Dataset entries
——

From an optimization exercise on the open Yosys and OpenROAD flow, aimed at small area, a short achievable clock period and few clock cycles per item; shortcuts taken in it are not production practice. In this exercise RTL edits were held to simulation tests only and were not proved equivalent to the original. Power is estimated from default activity; no workload was simulated.

## lane 1
// cle_top
module cle_top (
    input  logic       clk,
    input  logic       reset,
    input  logic [7:0] rom_q,
    output logic [6:0] rom_a,
    output logic [9:0] sram_a,
    output logic [7:0] sram_d,
    output logic       sram_wen,
    output logic       finish
);
Settings: LEC_CHECK=0, CAP_MARGIN=20, CORE_MARGIN=2, CORE_UTILIZATION=50, SETUP_SLACK_MARGIN=5, SLEW_MARGIN=20, TNS_END_PERCENT=20; clock period 8.0 ns.
run.sh (not shown) runs the stock make flow with config.mk's settings and CLKGATE_MAP_FILE= SYNTH_SCRIPT=/design/flow/synth_recipe.tcl, a recipe that flattens the netlist after the stock synthesis.
Testbench counts of lane 1, summed over its fixed seeds: cycles 25,664, items 24.
Here is what was changed in the inputs of lane 2 compared with lane 1.
- swapping 50 for 40 in CORE_UTILIZATION
## What came out
The run showing the smaller worst stage delay on the critical path is lane 1. Type of the worst setup path = reg -> out: lane 2; type of the worst setup path = reg -> reg: lane 1. Looking at the reports, lane 2 completed the entire flow and the layout it produced met the timing, design-rule and antenna checks. Taking lane 1 as the reference, in lane 2 post-CTS setup buffer count fell 22, diode insertion count for antenna repair has decreased.

* * *

## v27
Another version of the RTL of cle_top (not shown whole).
Size: about 5500 cells after synthesis, roughly 1000 flip-flops, ~55000 um^2 of cells after synthesis.
// cle_top
module cle_top (
    input  logic       clk,
    input  logic       reset,
    input  logic [7:0] rom_q,
    output logic [6:0] rom_a,
    output logic [9:0] sram_a,
    output logic [7:0] sram_d,
    output logic       sram_wen,
    output logic       finish
);
Settings: LEC_CHECK=0, CAP_MARGIN=20, CORE_MARGIN=2, CORE_UTILIZATION=40, SETUP_SLACK_MARGIN=5, SLEW_MARGIN=20, TNS_END_PERCENT=10; clock period 8.0 ns.
v27 did not stop at any stage, and its layout met the timing, design-rule and antenna checks.
Testbench counts of v27, summed over its fixed seeds: cycles 25,568, items 24.
Input changes introduced in v36 (baseline for comparison: v27):
Settings: changing TNS_END_PERCENT from 10 to 0.
[summary]
No run among v27 and v36 stopped early or left any final violation; all are clean.
Arrival time reported for the critical path endpoint up 0.17 ns in v36 wrt v27
v36 vs. v27: combinational fraction of design power shrank by 2.2 points; number of global-route vias before repair went down 257.
Compare v27 and v36 | clock power share lower: v27
In v36, the maximum ir drop on the vdd rail came out about 30% below the value in v27.
Between v27 and v36, the difference in share of cell area taken by muxes after synthesis is negligible.
v36: post-route fraction of the period consumed by the critical path 2.1 points above v27

* * *

RTL: one of the versions met above, not the one the previous note started from.
For scale: roughly 5600 cells after synthesis, ~1000 flip-flops, about 37 I/O pins, about 0.056 sq mm of cells after synthesis.
## cle_top
module cle_top (
    input  logic       clk,
    input  logic       reset,
    input  logic [7:0] rom_q,
    output logic [6:0] rom_a,
    output logic [9:0] sram_a,
    output logic [7:0] sram_d,
    output logic       sram_wen,
    output logic       finish
);
    localparam int CW = 5;
    localparam int C  = 1 << CW;
    localparam logic [2:0] PH_CLR  = 3'd0,
                           PH_P1   = 3'd1,
                           PH_RST  = 3'd2,
                           PH_PRE  = 3'd3,
                           PH_P2   = 3'd4,
                           PH_SAVE = 3'd5,
                           PH_FIN  = 3'd6;
    localparam logic [1:0] RS_INIT = 2'd0,
                           RS_R2   = 2'd1,
                           RS_IDLE = 2'd2;
    logic [2:0]  ph, ph_n;
    logic        p1, p2, walk;
    logic [7:0]  fa, flim;
    logic        iv1, iv2;
    logic [7:0]  fq [0:3];
    logic [7:0]  fq_kp [0:3];
    logic [7:0]  fq_sh [0:3];
    logic [2:0]  fcnt;
    logic [2:0]  occ;
    logic        flush, issue, push, pop;
    logic [7:0]  bc, blim;
    logic [7:0]  done8;
    logic [2:0]  jcnt;
    logic [31:0] prevB, curB;
    logic        hv;
    logic [7:0]  hbc;
    logic [1:0]  kk;
    logic        skipb, rm, fresh, bm;
    logic        run0, emit, last_in_byte;
    logic [7:0]  rem, jlow, jsel;
    logic [31:0] ohn;
    logic        prevbit;
    logic        n_l, n_u, n_ul, n_ur, n_fg;
    logic [2:0]  jenc;
    logic        wdone;
    logic [31:0] wnext;
    logic [31:0] rstart, rend;
    logic        walk_fin, wbub;
    logic        pv;
    logic [31:0] poh;
    logic [4:0]  pc, pr;
    logic        pfg, pU, pL, pUL, pUR;
  ...
==> flow/config.mk <==
export PLATFORM = sky130hd
export DESIGN_NAME = cle_top
export DESIGN_NICKNAME = cle_top
export VERILOG_FILES = /design/flow/design.v
export SDC_FILE = /design/flow/constraint.sdc
export NUM_CORES = 4
export LEC_CHECK = 0
export CAP_MARGIN = 20
export CORE_MARGIN = 2
export CORE_UTILIZATION = 40
export SETUP_SLACK_MARGIN = 5
export SLEW_MARGIN = 20
export TNS_END_PERCENT = 35
==> flow/constraint.sdc <==
create_clock -name core_clock -period 8.0 [get_ports {clk}]
set_input_delay 1.6000 -clock core_clock [delete_from_list [all_inputs] [get_ports {clk}]]
set_output_delay 1.6000 -clock core_clock [all_outputs]
set_load 0.01 [all_outputs]
The baseline passed the timing, design-rule and antenna checks.
Testbench counts at the start, summed over its fixed seeds: cycles 25,664, items 24.
Next try:
- TNS_END_PERCENT: 35 -> 10
What happened: The new run completed without violations. Power hardly moves. Via count is about the same. Die area stays the same. Setup slack got worse by 0.12 ns.
Next try:
- TNS_END_PERCENT: 10 -> 0
Design area decreases by 1.8%.
Sequential share of layout area increases by 0.70 points.
Utilization decreases by 0.83 points.
Final cell count decreases by 1.0%.
Hold slack gets better by 0.0063 ns.
Area after synthesis is unchanged.
Routed wire length decreases by 1.5%.
Die area stays the same.

* * *

cle_top, a different RTL version from the one above (not shown whole).
Size: roughly 4,800 cells after synthesis, about 1,000 flip-flops, ~53,000 um2 of cells after synthesis.
export LEC_CHECK = 0
export CAP_MARGIN = 20
export CORE_MARGIN = 2
export CORE_UTILIZATION = 40
export SETUP_SLACK_MARGIN = 5
export SLEW_MARGIN = 20
export TNS_END_PERCENT = 20
create_clock -name core_clock -period 8.0 [get_ports {clk}]
The first run completed with no timing, DRC or antenna violations.
Testbench counts at the start, summed over its fixed seeds: cycles 25,854, items 24.
Edit:
- TNS_END_PERCENT: 20 -> 0
Result: Worst setup slack got worse by 0.061 ns; via count fell by 1.7%; clock power stays flat; sequential cell count stays the same; register-to-register slack loses 0.06 ns; clock skew barely changes; die area stays the same; hold slack is about the same; fmax came out lower by about 1.8%; synthesized area does not change.

==> separate check: timing with driven ports <==
In the flow no input, the clock included, has a driving cell. The finished layouts below were timed again as built, in two steps. Step 1 assumes that a clkbuf_16 drives the clock port and a buf_2 every other input. Step 2 times the ports against the registers' clock, not the clock port: input delays grow and output delays shrink by t, the midpoint of the rising clock arrivals with the driver on. a / b / c = ideal / step 1 / step 2; a / b = the first two.
run	t, ns	setup WS [ns]	worst register clock-pin slew, ns	worst data-port slew with drivers (ns)
lane 1	0.807	4.693 / 4.693 / 4.693	0.07 / 0.07	0.04
lane 2	0.817	4.796 / 4.711 / 4.798	0.07 / 0.07	0.12
v27	0.847	4.678 / 4.678 / 4.678	0.08 / 0.08	0.04
v36	0.849	4.508 / 4.508 / 4.508	0.08 / 0.08	0.04
the first run of note 3	0.821	4.753 / 4.743 / 4.753	0.07 / 0.07	0.12
the second run of note 3	0.844	4.636 / 4.636 / 4.636	0.07 / 0.07	0.11
the third run of note 3	0.836	4.644 / 4.644 / 4.644	0.07 / 0.07	0.11
the first run of note 4	0.824	4.731 / 4.706 / 4.731	0.07 / 0.07	0.03
the second run of note 4	0.819	4.671 / 4.615 / 4.671	0.07 / 0.07	0.03
After both steps every run listed still meets setup and hold.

——

_Assignment:_
Only the lines containing the string "whole" are needed; pull them out of the records.

_Response area:_
Another version of the RTL of cle_top (not shown whole).
cle_top, a different RTL version from the one above (not shown whole).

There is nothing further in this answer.